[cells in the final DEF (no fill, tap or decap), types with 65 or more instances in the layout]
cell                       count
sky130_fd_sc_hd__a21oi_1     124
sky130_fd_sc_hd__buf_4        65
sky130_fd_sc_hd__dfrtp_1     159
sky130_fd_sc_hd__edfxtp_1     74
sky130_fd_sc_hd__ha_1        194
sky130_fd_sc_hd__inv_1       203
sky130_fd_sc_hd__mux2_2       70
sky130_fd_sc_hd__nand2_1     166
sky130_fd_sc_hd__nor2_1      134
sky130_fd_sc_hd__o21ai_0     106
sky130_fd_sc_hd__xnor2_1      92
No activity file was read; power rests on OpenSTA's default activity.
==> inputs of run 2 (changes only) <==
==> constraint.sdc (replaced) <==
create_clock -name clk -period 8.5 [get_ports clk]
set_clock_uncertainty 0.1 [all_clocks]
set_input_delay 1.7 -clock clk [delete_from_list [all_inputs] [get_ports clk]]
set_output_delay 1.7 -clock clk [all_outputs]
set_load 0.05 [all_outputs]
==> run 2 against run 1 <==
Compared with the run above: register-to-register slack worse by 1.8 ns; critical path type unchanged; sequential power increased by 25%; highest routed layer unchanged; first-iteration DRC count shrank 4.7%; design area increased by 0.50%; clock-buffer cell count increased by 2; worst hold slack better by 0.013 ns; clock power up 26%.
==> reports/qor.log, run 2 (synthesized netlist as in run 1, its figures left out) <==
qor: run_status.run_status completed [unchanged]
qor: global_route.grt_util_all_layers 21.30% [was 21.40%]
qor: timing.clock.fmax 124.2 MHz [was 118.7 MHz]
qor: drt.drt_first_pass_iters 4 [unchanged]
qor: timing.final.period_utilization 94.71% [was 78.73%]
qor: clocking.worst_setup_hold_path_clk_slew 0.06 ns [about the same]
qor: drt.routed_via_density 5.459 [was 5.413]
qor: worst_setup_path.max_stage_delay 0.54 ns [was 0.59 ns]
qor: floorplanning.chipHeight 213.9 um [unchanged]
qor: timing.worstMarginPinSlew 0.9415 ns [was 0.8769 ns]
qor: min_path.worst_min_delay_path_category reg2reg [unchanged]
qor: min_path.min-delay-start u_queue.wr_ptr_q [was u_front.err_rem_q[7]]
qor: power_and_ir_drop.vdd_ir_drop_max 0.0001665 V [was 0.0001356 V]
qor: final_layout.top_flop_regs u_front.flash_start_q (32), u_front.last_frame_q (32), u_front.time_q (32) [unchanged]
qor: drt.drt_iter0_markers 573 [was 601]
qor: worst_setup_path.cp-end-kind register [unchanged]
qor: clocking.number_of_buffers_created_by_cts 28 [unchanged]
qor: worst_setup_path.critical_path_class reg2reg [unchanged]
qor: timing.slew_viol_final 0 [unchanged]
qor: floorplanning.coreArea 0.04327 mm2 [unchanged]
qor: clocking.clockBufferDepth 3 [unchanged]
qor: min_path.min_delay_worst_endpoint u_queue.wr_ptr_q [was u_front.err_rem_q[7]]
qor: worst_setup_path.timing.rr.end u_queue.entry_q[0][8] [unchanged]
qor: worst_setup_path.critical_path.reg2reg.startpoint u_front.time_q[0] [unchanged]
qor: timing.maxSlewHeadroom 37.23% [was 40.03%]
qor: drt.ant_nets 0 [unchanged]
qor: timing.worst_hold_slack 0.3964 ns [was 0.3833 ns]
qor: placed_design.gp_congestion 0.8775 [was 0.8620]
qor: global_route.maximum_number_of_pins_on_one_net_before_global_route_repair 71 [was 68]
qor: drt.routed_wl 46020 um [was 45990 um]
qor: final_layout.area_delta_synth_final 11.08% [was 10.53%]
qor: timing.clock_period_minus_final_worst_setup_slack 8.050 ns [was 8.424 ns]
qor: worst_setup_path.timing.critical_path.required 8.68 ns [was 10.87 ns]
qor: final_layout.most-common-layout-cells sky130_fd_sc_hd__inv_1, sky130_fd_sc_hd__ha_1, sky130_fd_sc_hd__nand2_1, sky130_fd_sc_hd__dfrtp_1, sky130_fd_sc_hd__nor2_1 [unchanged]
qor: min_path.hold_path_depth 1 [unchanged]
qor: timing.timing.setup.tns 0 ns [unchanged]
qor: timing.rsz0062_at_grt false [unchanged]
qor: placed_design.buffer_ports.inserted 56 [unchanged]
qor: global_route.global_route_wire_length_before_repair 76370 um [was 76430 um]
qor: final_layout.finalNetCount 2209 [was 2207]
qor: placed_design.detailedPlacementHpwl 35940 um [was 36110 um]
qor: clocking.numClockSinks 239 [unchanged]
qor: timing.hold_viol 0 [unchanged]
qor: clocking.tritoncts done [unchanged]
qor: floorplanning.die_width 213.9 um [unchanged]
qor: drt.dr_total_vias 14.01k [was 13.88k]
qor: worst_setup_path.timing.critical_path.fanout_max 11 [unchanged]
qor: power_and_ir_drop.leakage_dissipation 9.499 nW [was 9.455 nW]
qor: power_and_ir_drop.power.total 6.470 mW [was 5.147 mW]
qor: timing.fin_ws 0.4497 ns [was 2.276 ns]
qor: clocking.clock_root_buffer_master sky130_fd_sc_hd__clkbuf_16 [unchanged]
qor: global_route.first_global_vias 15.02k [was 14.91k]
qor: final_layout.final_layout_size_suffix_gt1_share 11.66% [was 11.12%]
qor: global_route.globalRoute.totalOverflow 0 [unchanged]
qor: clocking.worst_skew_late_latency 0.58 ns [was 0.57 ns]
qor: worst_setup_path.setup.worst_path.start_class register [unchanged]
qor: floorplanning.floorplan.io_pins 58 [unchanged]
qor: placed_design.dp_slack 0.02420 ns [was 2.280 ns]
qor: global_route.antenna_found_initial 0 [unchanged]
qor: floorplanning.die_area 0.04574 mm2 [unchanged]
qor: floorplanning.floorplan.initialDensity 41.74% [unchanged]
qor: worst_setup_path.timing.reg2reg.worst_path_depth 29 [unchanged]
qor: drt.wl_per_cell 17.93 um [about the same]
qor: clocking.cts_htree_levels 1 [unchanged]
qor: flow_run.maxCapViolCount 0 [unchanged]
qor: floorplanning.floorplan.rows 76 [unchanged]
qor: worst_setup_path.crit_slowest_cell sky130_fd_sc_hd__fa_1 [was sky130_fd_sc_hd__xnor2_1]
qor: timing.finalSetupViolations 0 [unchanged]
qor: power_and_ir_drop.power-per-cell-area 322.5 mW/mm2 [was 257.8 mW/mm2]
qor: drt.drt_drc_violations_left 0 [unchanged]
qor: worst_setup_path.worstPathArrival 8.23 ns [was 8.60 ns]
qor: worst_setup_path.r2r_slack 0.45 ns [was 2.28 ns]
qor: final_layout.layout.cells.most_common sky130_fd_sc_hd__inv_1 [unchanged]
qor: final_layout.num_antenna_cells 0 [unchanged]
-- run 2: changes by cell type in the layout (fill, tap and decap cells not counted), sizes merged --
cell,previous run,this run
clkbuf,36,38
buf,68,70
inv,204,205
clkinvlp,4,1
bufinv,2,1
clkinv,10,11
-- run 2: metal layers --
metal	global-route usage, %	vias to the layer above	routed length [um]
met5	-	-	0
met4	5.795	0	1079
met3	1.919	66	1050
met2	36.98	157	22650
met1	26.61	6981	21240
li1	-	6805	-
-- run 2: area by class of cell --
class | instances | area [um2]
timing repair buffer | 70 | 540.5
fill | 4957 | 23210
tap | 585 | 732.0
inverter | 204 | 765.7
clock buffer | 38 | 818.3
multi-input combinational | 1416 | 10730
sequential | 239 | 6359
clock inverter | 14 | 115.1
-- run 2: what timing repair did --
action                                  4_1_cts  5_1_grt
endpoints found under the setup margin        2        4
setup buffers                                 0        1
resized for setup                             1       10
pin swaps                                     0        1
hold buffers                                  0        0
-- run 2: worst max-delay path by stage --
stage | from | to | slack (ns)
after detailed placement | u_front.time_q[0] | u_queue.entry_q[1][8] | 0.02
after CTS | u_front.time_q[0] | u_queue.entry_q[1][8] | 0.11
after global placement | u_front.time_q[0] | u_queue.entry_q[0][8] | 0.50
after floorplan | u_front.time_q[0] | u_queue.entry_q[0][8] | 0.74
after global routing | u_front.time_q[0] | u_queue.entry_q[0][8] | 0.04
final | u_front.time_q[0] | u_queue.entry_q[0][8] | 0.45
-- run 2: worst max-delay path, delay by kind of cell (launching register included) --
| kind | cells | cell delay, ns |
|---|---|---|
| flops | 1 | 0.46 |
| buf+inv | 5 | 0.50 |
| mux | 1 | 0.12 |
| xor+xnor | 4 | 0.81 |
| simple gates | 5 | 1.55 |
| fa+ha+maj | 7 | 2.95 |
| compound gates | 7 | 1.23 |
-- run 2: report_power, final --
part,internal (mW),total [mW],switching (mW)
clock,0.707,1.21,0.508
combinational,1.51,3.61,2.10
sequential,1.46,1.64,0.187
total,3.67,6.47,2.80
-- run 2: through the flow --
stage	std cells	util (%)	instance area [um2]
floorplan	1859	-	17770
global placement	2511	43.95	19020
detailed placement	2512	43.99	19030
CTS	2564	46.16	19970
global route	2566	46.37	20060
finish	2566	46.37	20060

TASK PROMPT: Find the word "changes" in the entries. Copy each line that holds it.

RESULT FOR THIS EXERCISE:
==> inputs of run 2 (changes only) <==
-- run 2: changes by cell type in the layout (fill, tap and decap cells not counted), sizes merged --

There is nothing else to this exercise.